A lo largo de la Sagrada Escritura, se menciona un río que fluye desde el centro de la Ciudad de Dios. Este río ya está representado en el Jardín del Edén: «Un río fluye del Edén para regar el jardín, y desde allí se divide y se convierte en cuatro brazos» (Gén 2,10). En el otro extremo de la Biblia lo encontramos una vez más: «Entonces el ángel me mostró el río de agua de vida, clara como el cristal, que salía del trono de Dios y del Cordero» (Ap 22, 1). Los Salmos cantan de este río: “Un rio con sus brazos alegra la ciudad de Dios, el santuario de la tienda del Altísimo. (Sal 46, 5).
El profeta Ezequiel también tuvo una visión, en la que veía que una corriente salía del lado del Templo y fluía para regar la tierra. Este río da vida y salud a las plantas y animales con los que entra en contacto. “Y todos los vivientes que nadan en las aguas, por donde quiera que entren estos dos ríos vivirán; y el pescado será allí abundantísimo, porque al llegar estas aguas, las aguas del mar se sanearán y tendrán vida hasta donde llegue el rio. Junto a sus orillas estarán los pescadores y desde Engadi hasta en Eglaim será un tendedero de redes, y por sus especies será el pescado tan numeroso como los del mar grande. Sus charcas y sus lagunas no se sanearán, serán dejadas para salinas.
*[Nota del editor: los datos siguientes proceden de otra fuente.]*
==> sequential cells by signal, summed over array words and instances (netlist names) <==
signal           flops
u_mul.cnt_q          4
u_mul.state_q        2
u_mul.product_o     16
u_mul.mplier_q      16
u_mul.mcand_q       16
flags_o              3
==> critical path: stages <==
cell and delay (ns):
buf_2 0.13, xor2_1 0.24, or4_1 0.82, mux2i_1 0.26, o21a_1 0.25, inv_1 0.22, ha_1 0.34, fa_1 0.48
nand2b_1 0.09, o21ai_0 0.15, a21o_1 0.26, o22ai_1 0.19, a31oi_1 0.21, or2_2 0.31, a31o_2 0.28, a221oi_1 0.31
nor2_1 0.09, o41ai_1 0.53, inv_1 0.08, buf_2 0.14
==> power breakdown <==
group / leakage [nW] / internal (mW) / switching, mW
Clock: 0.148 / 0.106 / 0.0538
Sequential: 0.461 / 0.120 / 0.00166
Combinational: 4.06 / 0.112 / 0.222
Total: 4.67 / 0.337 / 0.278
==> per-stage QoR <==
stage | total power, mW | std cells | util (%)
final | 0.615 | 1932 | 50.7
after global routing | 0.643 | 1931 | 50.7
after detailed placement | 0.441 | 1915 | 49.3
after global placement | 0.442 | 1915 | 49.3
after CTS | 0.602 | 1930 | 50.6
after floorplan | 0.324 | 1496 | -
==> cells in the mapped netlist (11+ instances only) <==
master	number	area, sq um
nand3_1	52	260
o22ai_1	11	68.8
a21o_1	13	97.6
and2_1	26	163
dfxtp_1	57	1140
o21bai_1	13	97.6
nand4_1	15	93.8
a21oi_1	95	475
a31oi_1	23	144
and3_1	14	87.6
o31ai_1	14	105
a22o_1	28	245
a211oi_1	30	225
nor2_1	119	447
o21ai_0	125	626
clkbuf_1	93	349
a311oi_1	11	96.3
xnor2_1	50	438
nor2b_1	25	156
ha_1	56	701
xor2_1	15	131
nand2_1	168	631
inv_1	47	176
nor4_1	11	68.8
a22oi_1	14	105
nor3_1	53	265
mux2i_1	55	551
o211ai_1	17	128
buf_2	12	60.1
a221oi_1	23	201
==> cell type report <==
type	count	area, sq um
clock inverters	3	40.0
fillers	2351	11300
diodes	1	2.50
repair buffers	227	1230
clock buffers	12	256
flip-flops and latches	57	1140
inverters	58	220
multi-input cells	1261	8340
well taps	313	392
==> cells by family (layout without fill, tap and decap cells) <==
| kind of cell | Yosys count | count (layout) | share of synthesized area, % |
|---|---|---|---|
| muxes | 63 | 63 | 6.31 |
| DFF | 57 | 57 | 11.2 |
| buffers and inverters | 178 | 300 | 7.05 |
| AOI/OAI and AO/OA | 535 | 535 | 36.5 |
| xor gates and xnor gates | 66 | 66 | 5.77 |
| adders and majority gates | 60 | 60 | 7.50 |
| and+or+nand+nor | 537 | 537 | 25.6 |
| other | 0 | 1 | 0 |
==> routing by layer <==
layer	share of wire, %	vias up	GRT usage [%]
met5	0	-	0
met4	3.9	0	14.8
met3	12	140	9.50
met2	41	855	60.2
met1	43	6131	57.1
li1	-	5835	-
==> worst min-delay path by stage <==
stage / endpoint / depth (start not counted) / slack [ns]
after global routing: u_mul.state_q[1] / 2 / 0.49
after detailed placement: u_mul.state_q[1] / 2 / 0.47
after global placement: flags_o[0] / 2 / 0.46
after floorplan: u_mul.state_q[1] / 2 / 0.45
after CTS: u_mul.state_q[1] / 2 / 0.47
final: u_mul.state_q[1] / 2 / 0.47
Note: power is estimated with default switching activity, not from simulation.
File: src/rtl/sig_check_engine.sv
// Run-and-check controller: holds the core in reset, runs it until halt or budget expiry,
// then streams the signature region of data memory against expected memory and reports.
module sig_check_engine #(
   parameter int unsigned DATA_W     = 32,
   parameter int unsigned DM_ADDR_W  = 8,
   parameter int unsigned EXP_ADDR_W = 8,
   parameter int unsigned SIG_BASE   = 'h40,
   parameter int unsigned RST_CYCLES = 2,
   parameter int unsigned MAX_CYCLES = 100,
   parameter bit          USE_HALT   = 1'b1
) (
   input  logic                  clk,
   input  logic                  rst,
   input  logic                  start,
   input  logic [EXP_ADDR_W:0]   sig_len,
   input  logic                  halt,
   output logic                  cpu_rst,
   output logic [DM_ADDR_W-1:0]  dm_rd_addr,
   input  logic [DATA_W-1:0]     dm_rd_data,
   output logic [EXP_ADDR_W-1:0] exp_rd_addr,
   input  logic [DATA_W-1:0]     exp_rd_data,
   output logic                  busy,
   output logic                  done,
   output logic                  pass,
   output logic                  timeout,
   output logic [EXP_ADDR_W:0]   err_cnt,
   output logic [EXP_ADDR_W-1:0] first_err_idx,
   output logic [DATA_W-1:0]     first_err_got,
   output logic [DATA_W-1:0]     first_err_exp
);

   localparam int unsigned LenW = EXP_ADDR_W + 1;
   localparam logic [LenW-1:0] MaxLen = {1'b1, {EXP_ADDR_W{1'b0}}};

   typedef enum logic [2:0] {
      StIdle,
      StHold,
      StRun,
      StRead,
      StDrain,
      StDone
   } state_e;

   state_e                state_q, state_d;
   logic [31:0]           cnt_q, cnt_d;
   logic [LenW-1:0]       len_q, len_d;
   logic [LenW-1:0]       rd_cnt_q, rd_cnt_d;
   logic [EXP_ADDR_W-1:0] exp_addr_q, exp_addr_d;
   logic [DM_ADDR_W-1:0]  dm_addr_q, dm_addr_d;
   logic                  cmp_vld_q, cmp_vld_d;
   logic [EXP_ADDR_W-1:0] cmp_idx_q, cmp_idx_d;
   logic [LenW-1:0]       err_cnt_q, err_cnt_d;
   logic                  timeout_q, timeout_d;
   logic [EXP_ADDR_W-1:0] first_idx_q, first_idx_d;
   logic [DATA_W-1:0]     first_got_q, first_got_d;
   logic [DATA_W-1:0]     first_exp_q, first_exp_d;
   logic                  go_read;

   always_comb begin
      state_d     = state_q;
      cnt_d       = cnt_q;
      len_d       = len_q;
      rd_cnt_d    = rd_cnt_q;
      exp_addr_d  = exp_addr_q;
      dm_addr_d   = dm_addr_q;
      err_cnt_d   = err_cnt_q;
      timeout_d   = timeout_q;
      first_idx_d = first_idx_q;
      first_got_d = first_got_q;
      first_exp_d = first_exp_q;
      go_read     = 1'b0;

      unique case (state_q)
         StIdle, StDone: begin
            if (start) begin
               len_d       = (sig_len > MaxLen) ? MaxLen : sig_len;
               cnt_d       = '0;
               err_cnt_d   = '0;
               timeout_d   = 1'b0;
               first_idx_d = '0;
               first_got_d = '0;
               first_exp_d = '0;
               state_d     = StHold;
            end
         end
         StHold: begin
            if (cnt_q == 32'(RST_CYCLES - 1)) begin
               cnt_d   = '0;
               state_d = StRun;
            end else begin
               cnt_d = cnt_q + 32'd1;
            end
         end
         StRun: begin
            // Halt takes priority over a coinciding budget expiry.
            if (USE_HALT && halt) begin
               go_read = 1'b1;
            end else if (cnt_q == 32'(MAX_CYCLES - 1)) begin
               go_read   = 1'b1;
               timeout_d = USE_HALT;
            end else begin
               cnt_d = cnt_q + 32'd1;
            end
            if (go_read) begin
               state_d  = StRead;
               rd_cnt_d = '0;
               if (len_q != '0) begin
                  exp_addr_d = '0;
                  dm_addr_d  = DM_ADDR_W'(SIG_BASE);
               end
            end
         end
         StRead: begin
            if (len_q == '0) begin
               state_d = StDone;
            end else if (rd_cnt_q == (len_q - LenW'(1))) begin
               state_d = StDrain;
            end else begin
               rd_cnt_d   = rd_cnt_q + LenW'(1);
               exp_addr_d = exp_addr_q + EXP_ADDR_W'(1);
               dm_addr_d  = dm_addr_q + DM_ADDR_W'(1);
            end
         end
         StDrain: state_d = StDone;
         default: state_d = StIdle;
      endcase

      // Compare stage sees read data one cycle after the address was issued.
      cmp_vld_d = (state_q == StRead) && (len_q != '0);
      cmp_idx_d = exp_addr_q;
      if (cmp_vld_q && (dm_rd_data != exp_rd_data)) begin
         err_cnt_d = err_cnt_q + LenW'(1);
         if (err_cnt_q == '0) begin
            first_idx_d = cmp_idx_q;
            first_got_d = dm_rd_data;
            first_exp_d = exp_rd_data;
         end
      end
   end

   always_ff @(posedge clk or posedge rst) begin
      if (rst) begin
         state_q     <= StIdle;
         cnt_q       <= '0;
         len_q       <= '0;
         rd_cnt_q    <= '0;
         exp_addr_q  <= '0;
         dm_addr_q   <= '0;
         cmp_vld_q   <= 1'b0;
         cmp_idx_q   <= '0;
         err_cnt_q   <= '0;
         timeout_q   <= 1'b0;
         first_idx_q <= '0;
         first_got_q <= '0;
         first_exp_q <= '0;
      end else begin
         state_q     <= state_d;
         cnt_q       <= cnt_d;
         len_q       <= len_d;
         rd_cnt_q    <= rd_cnt_d;
         exp_addr_q  <= exp_addr_d;
         dm_addr_q   <= dm_addr_d;
         cmp_vld_q   <= cmp_vld_d;
         cmp_idx_q   <= cmp_idx_d;
         err_cnt_q   <= err_cnt_d;
         timeout_q   <= timeout_d;
         first_idx_q <= first_idx_d;
         first_got_q <= first_got_d;
         first_exp_q <= first_exp_d;
      end
   end

   assign cpu_rst       = (state_q != StRun);
   assign busy          = (state_q == StHold) || (state_q == StRun) ||
                          (state_q == StRead) || (state_q == StDrain);
   assign done          = (state_q == StDone);
   assign pass          = done && (err_cnt_q == '0) && !timeout_q;
   assign timeout       = timeout_q;
   assign err_cnt       = err_cnt_q;
   assign first_err_idx = first_idx_q;
   assign first_err_got = first_got_q;
   assign first_err_exp = first_exp_q;
   assign dm_rd_addr    = dm_addr_q;
   assign exp_rd_addr   = exp_addr_q;

endmodule
[src/rtl/tlb_miss_ctrl_pkg.sv]
// Shared constants, FSM state type and match-line helpers for the TLB miss controller.
package tlb_pkg;

  localparam int ENTRIES = 16;
  localparam int IDX_W   = 4;

  typedef enum logic [1:0] {
    IDLE  = 2'd0,
    REQ   = 2'd1,
    WRITE = 2'd2
  } state_t;

  // Lowest set bit wins; returns 0 for an all-zero vector.
  function automatic logic [IDX_W-1:0] lowest_idx(input logic [ENTRIES-1:0] v);
    logic [IDX_W-1:0] r;
    r = '0;
    for (int i = ENTRIES - 1; i >= 0; i--) begin
      if (v[i]) r = IDX_W'(i);
    end
    return r;
  endfunction

  // True when more than one bit is set (clearing the lowest set bit leaves something).
  function automatic logic more_than_one(input logic [ENTRIES-1:0] v);
    return (v & (v - 1'b1)) != '0;
  endfunction

  function automatic logic [ENTRIES-1:0] idx_onehot(input logic [IDX_W-1:0] i);
    return ENTRIES'(1) << i;
  endfunction

endpackage
--- src/rtl/grid_select_ctrl.sv ---
// Button-driven cursor/lock controller for a 3x3 grid; writes the 18-bit
// grid_data word read by the OLED grid renderer and emits confirm events.
module grid_select_ctrl #(
   parameter logic [15:0] DEBOUNCE_CYCLES = 16'd50000,
   parameter logic [23:0] BLINK_CYCLES    = 24'd6250000
) (
   input  logic        clk,
   input  logic        reset,
   input  logic        enable,
   input  logic        clear,
   input  logic        btnU,
   input  logic        btnD,
   input  logic        btnL,
   input  logic        btnR,
   input  logic        btnC,
   output logic [17:0] grid_data,
   output logic [3:0]  cursor_idx,
   output logic        confirm_valid,
   output logic [3:0]  confirm_idx,
   output logic        reject,
   output logic        full
);
   localparam int NB  = 5;
   localparam int B_R = 0;
   localparam int B_L = 1;
   localparam int B_D = 2;
   localparam int B_U = 3;
   localparam int B_C = 4;

   typedef enum logic [1:0] {IDLE, SELECT, FULL} state_t;

   logic [NB-1:0] raw, sync1_q, sync2_q;
   logic [NB-1:0] db_q, db_d, arm_q, arm_d, press_q, press_d;
   logic [15:0]   cnt_q [NB];
   logic [15:0]   cnt_d [NB];

   state_t      state_q;
   logic [8:0]  lock_q;
   logic [8:0]  lock_set;
   logic        move_ev;
   logic        blink_on_q;
   logic [23:0] blink_cnt_q;
   logic [3:0]  cursor_q, confirm_idx_q;
   logic [17:0] grid_q;
   logic        confirm_q, reject_q, full_q;

   assign raw = {btnC, btnU, btnD, btnL, btnR};

   // Synchronizers carry no reset so a held button stays visible through reset.
   always_ff @(posedge clk) begin
      sync1_q <= raw;
      sync2_q <= sync1_q;
   end

   // A button must be seen released before its first press is honoured.
   always_comb begin
      for (int i = 0; i < NB; i++) begin
         db_d[i]    = db_q[i];
         cnt_d[i]   = 16'd0;
         press_d[i] = 1'b0;
         arm_d[i]   = arm_q[i] | ~sync2_q[i];
         if (sync2_q[i] != db_q[i]) begin
            if (cnt_q[i] == DEBOUNCE_CYCLES - 16'd1) begin
               db_d[i]    = sync2_q[i];
               press_d[i] = sync2_q[i] & arm_q[i];
            end else begin
               cnt_d[i] = cnt_q[i] + 16'd1;
            end
         end
      end
   end

   always_ff @(posedge clk) begin
      if (reset) begin
         db_q    <= '0;
         arm_q   <= '0;
         press_q <= '0;
         for (int i = 0; i < NB; i++) cnt_q[i] <= 16'd0;
      end else begin
         db_q    <= db_d;
         arm_q   <= arm_d;
         press_q <= press_d;
         for (int i = 0; i < NB; i++) cnt_q[i] <= cnt_d[i];
      end
   end

   function automatic logic [3:0] move(input logic [3:0] idx, input logic [NB-1:0] ev);
      logic [3:0] col;
      col = (idx >= 4'd6) ? idx - 4'd6 : (idx >= 4'd3) ? idx - 4'd3 : idx;
      if (ev[B_U])      move = (idx >= 4'd3) ? idx - 4'd3 : idx + 4'd6;
      else if (ev[B_D]) move = (idx <  4'd6) ? idx + 4'd3 : idx - 4'd6;
      else if (ev[B_L]) move = (col == 4'd0) ? idx + 4'd2 : idx - 4'd1;
      else if (ev[B_R]) move = (col == 4'd2) ? idx - 4'd2 : idx + 4'd1;
      else              move = idx;
   endfunction

   function automatic logic [17:0] render(input state_t st, input logic [3:0] cur,
                                          input logic [8:0] lk, input logic bl);
      render = '0;
      for (int k = 0; k < 9; k++) begin
         if (lk[k])                                 render[2*k +: 2] = 2'b10;
         else if (st == SELECT && cur == 4'(k))     render[2*k +: 2] = bl ? 2'b11 : 2'b01;
      end
   endfunction

   assign lock_set = lock_q | (9'd1 << cursor_q);
   assign move_ev  = |press_q[B_U:B_R];

   always_ff @(posedge clk) begin
      if (reset) begin
         state_q       <= IDLE;
         lock_q        <= '0;
         cursor_q      <= 4'd4;
         confirm_q     <= 1'b0;
         confirm_idx_q <= 4'd0;
         reject_q      <= 1'b0;
         full_q        <= 1'b0;
         blink_on_q    <= 1'b1;
         blink_cnt_q   <= '0;
         grid_q        <= '0;
      end else begin
         confirm_q <= 1'b0;
         reject_q  <= 1'b0;
         grid_q    <= render(state_q, cursor_q, lock_q, blink_on_q);
         if (clear) begin
            lock_q      <= '0;
            cursor_q    <= 4'd4;
            full_q      <= 1'b0;
            blink_cnt_q <= '0;
            blink_on_q  <= 1'b1;
            state_q     <= enable ? SELECT : IDLE;
         end else begin
            unique case (state_q)
               IDLE: if (enable) state_q <= full_q ? FULL : SELECT;
               SELECT: begin
                  if (!enable) begin
                     state_q <= IDLE;
                  end else begin
                     if (blink_cnt_q == BLINK_CYCLES - 24'd1) begin
                        blink_cnt_q <= '0;
                        blink_on_q  <= ~blink_on_q;
                     end else begin
                        blink_cnt_q <= blink_cnt_q + 24'd1;
                     end
                     if (press_q[B_C]) begin
                        if (lock_set == lock_q) begin
                           reject_q <= 1'b1;
                        end else begin
                           lock_q        <= lock_set;
                           confirm_q     <= 1'b1;
                           confirm_idx_q <= cursor_q;
                           if (&lock_set) begin
                              full_q  <= 1'b1;
                              state_q <= FULL;
                           end
                        end
                     end else if (move_ev) begin
                        cursor_q    <= move(cursor_q, press_q);
                        blink_cnt_q <= '0;
                        blink_on_q  <= 1'b1;
                     end
                  end
               end
               FULL:    state_q <= FULL;
               default: state_q <= IDLE;
            endcase
         end
      end
   end

   assign grid_data     = grid_q;
   assign cursor_idx    = cursor_q;
   assign confirm_valid = confirm_q;
   assign confirm_idx   = confirm_idx_q;
   assign reject        = reject_q;
   assign full          = full_q;
endmodule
En las riberas del rio al uno y al otro lado se alzarán árboles frutales de toda especie, cuyas hojas no caerán y cuyo fruto no faltará, todos los meses madurarán sus frutos, por salir sus aguas del santuario ; y serán comestibles, y sus hojas medicinales” (Ez 47, 9-12) .
Tanto la Escritura como la Tradición hablan constantemente del Paraíso, el Templo en Jerusalén y el cielo como señalando el estado de los hombres y los ángeles que viven juntos en comunión con Dios. Por esta razón, es seguro asumir que la imagen del río que se menciona en estos diversos pasajes se refiere a una misma realidad.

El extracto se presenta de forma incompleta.